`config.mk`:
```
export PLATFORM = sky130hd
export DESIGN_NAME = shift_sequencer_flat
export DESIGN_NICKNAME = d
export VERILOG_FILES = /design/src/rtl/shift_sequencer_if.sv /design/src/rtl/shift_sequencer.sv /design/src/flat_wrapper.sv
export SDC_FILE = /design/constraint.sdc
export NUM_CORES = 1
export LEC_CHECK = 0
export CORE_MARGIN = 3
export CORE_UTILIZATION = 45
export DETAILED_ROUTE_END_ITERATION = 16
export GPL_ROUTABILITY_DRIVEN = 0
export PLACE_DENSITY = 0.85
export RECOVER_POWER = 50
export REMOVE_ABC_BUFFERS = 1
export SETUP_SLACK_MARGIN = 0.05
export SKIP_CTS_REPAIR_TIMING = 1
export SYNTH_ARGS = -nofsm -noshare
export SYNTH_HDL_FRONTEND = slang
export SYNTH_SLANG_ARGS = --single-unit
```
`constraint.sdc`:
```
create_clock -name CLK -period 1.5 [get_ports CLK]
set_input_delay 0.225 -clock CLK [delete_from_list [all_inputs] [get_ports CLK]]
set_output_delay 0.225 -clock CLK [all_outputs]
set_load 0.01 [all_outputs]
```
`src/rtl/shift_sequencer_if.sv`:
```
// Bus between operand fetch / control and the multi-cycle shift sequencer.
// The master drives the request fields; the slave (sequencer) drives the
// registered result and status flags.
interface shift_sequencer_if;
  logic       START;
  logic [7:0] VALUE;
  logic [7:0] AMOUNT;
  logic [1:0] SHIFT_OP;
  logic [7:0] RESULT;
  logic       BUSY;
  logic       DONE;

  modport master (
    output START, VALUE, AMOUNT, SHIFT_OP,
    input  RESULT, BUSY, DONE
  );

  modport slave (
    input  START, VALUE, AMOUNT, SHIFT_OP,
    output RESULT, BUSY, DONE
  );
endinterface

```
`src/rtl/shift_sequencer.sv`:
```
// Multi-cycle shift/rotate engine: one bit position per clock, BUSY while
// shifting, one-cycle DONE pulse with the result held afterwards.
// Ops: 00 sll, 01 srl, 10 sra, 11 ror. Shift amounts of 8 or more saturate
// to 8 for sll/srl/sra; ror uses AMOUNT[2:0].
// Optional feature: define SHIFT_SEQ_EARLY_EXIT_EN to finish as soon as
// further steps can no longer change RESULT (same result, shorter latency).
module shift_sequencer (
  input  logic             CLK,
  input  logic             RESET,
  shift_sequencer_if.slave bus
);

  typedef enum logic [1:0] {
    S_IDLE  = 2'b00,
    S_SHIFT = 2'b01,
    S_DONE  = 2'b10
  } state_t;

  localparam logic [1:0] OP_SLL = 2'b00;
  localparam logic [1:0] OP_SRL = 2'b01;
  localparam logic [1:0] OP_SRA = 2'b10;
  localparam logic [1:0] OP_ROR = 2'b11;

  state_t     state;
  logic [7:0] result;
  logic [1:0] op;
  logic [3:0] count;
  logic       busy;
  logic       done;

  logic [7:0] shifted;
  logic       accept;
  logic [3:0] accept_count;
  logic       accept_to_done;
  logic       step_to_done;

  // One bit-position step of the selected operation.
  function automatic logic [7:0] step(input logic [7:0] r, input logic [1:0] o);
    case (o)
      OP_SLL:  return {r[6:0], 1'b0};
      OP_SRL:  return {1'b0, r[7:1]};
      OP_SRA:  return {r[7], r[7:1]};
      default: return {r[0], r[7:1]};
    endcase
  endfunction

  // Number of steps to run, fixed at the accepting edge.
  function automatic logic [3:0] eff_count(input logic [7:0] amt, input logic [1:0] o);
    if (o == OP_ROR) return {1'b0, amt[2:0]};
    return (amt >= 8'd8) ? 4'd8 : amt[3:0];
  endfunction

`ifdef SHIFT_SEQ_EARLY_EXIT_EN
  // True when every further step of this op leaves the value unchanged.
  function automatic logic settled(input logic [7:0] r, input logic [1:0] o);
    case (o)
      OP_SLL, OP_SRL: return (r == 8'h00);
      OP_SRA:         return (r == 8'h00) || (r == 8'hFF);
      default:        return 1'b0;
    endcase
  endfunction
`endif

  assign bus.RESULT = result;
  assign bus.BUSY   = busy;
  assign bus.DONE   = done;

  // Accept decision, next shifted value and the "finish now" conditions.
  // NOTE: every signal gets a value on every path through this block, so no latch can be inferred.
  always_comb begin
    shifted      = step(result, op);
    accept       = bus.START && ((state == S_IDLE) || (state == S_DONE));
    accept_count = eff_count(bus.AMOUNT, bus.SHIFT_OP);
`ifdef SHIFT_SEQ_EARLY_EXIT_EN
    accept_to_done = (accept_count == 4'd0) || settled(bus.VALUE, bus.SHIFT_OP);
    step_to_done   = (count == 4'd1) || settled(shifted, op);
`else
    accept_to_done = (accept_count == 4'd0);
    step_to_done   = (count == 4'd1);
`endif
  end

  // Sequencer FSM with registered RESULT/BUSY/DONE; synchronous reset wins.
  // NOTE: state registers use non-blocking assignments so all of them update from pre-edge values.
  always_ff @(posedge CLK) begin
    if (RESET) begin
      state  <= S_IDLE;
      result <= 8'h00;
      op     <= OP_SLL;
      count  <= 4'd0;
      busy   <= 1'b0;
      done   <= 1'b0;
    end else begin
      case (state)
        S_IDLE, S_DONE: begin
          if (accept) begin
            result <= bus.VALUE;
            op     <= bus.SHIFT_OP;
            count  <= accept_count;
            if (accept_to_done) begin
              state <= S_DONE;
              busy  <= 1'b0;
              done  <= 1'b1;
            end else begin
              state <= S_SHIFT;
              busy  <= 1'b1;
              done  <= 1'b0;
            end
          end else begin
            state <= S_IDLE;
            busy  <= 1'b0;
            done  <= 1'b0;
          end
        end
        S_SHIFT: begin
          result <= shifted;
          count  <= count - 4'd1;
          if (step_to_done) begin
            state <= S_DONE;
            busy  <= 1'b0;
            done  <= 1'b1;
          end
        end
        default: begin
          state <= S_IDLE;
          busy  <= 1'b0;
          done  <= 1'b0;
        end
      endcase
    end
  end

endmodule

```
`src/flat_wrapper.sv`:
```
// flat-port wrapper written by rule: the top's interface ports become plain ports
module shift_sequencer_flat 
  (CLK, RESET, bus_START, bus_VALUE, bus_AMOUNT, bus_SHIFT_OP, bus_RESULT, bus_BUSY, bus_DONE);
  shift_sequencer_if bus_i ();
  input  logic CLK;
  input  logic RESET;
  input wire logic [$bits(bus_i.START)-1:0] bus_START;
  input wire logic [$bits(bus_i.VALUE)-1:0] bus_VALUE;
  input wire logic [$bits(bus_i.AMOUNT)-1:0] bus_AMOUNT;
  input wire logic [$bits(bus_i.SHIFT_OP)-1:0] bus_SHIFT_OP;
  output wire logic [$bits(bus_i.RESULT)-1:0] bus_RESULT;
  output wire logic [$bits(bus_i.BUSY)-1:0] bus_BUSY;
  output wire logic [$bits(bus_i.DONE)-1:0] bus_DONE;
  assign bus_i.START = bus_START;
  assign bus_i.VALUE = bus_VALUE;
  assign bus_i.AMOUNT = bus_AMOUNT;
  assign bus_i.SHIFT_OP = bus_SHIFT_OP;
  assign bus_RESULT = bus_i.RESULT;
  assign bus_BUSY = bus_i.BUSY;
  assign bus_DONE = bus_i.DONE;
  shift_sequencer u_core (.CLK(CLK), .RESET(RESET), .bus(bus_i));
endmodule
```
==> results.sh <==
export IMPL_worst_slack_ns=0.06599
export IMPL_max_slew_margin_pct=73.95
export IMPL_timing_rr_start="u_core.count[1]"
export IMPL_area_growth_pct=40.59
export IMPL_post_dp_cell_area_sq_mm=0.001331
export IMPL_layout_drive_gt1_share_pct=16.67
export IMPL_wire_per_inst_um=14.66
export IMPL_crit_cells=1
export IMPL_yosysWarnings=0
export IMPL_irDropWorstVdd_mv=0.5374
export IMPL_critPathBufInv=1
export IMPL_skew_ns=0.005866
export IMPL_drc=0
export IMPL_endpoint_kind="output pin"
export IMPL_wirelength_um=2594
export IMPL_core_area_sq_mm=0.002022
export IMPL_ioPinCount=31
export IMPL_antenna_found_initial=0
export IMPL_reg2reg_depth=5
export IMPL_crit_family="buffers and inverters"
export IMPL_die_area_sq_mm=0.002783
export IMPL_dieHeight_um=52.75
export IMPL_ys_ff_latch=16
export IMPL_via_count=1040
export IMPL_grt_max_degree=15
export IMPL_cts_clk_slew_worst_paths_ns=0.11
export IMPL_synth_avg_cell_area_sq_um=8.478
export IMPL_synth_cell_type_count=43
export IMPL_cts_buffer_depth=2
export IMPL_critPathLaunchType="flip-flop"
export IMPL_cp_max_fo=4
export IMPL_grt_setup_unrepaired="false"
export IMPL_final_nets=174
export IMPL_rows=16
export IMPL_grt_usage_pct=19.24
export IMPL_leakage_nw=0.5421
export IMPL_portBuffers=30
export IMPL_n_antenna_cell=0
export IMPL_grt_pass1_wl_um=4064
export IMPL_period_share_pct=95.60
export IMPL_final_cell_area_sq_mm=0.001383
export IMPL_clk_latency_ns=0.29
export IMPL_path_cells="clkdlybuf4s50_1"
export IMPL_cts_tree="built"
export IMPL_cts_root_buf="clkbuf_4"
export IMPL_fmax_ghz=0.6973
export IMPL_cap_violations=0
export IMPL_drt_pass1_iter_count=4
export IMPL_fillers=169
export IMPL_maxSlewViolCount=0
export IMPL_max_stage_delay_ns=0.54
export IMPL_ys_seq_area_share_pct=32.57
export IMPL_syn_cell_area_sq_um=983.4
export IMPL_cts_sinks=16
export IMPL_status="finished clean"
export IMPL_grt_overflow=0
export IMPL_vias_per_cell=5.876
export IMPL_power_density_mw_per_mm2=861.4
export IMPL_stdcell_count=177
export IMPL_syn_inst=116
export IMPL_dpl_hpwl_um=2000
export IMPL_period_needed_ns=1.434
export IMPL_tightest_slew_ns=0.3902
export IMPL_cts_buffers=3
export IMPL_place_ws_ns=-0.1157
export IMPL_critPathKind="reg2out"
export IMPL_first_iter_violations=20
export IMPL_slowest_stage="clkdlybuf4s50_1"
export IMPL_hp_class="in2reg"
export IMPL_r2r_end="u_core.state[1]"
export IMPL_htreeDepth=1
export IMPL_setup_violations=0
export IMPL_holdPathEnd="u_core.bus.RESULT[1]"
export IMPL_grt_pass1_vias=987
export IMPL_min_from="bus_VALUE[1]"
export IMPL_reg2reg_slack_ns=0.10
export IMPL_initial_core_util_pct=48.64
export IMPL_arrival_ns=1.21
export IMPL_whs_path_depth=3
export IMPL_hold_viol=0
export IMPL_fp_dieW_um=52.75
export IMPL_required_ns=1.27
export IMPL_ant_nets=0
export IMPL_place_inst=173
☆ ☆ ☆ ☆ ☆ ☆ ☆
_Task item_. Check each line of the records for the word "settled", and show the lines that contain it.

_Result_.
  function automatic logic settled(input logic [7:0] r, input logic [1:0] o);
    accept_to_done = (accept_count == 4'd0) || settled(bus.VALUE, bus.SHIFT_OP);
    step_to_done   = (count == 4'd1) || settled(shifted, op);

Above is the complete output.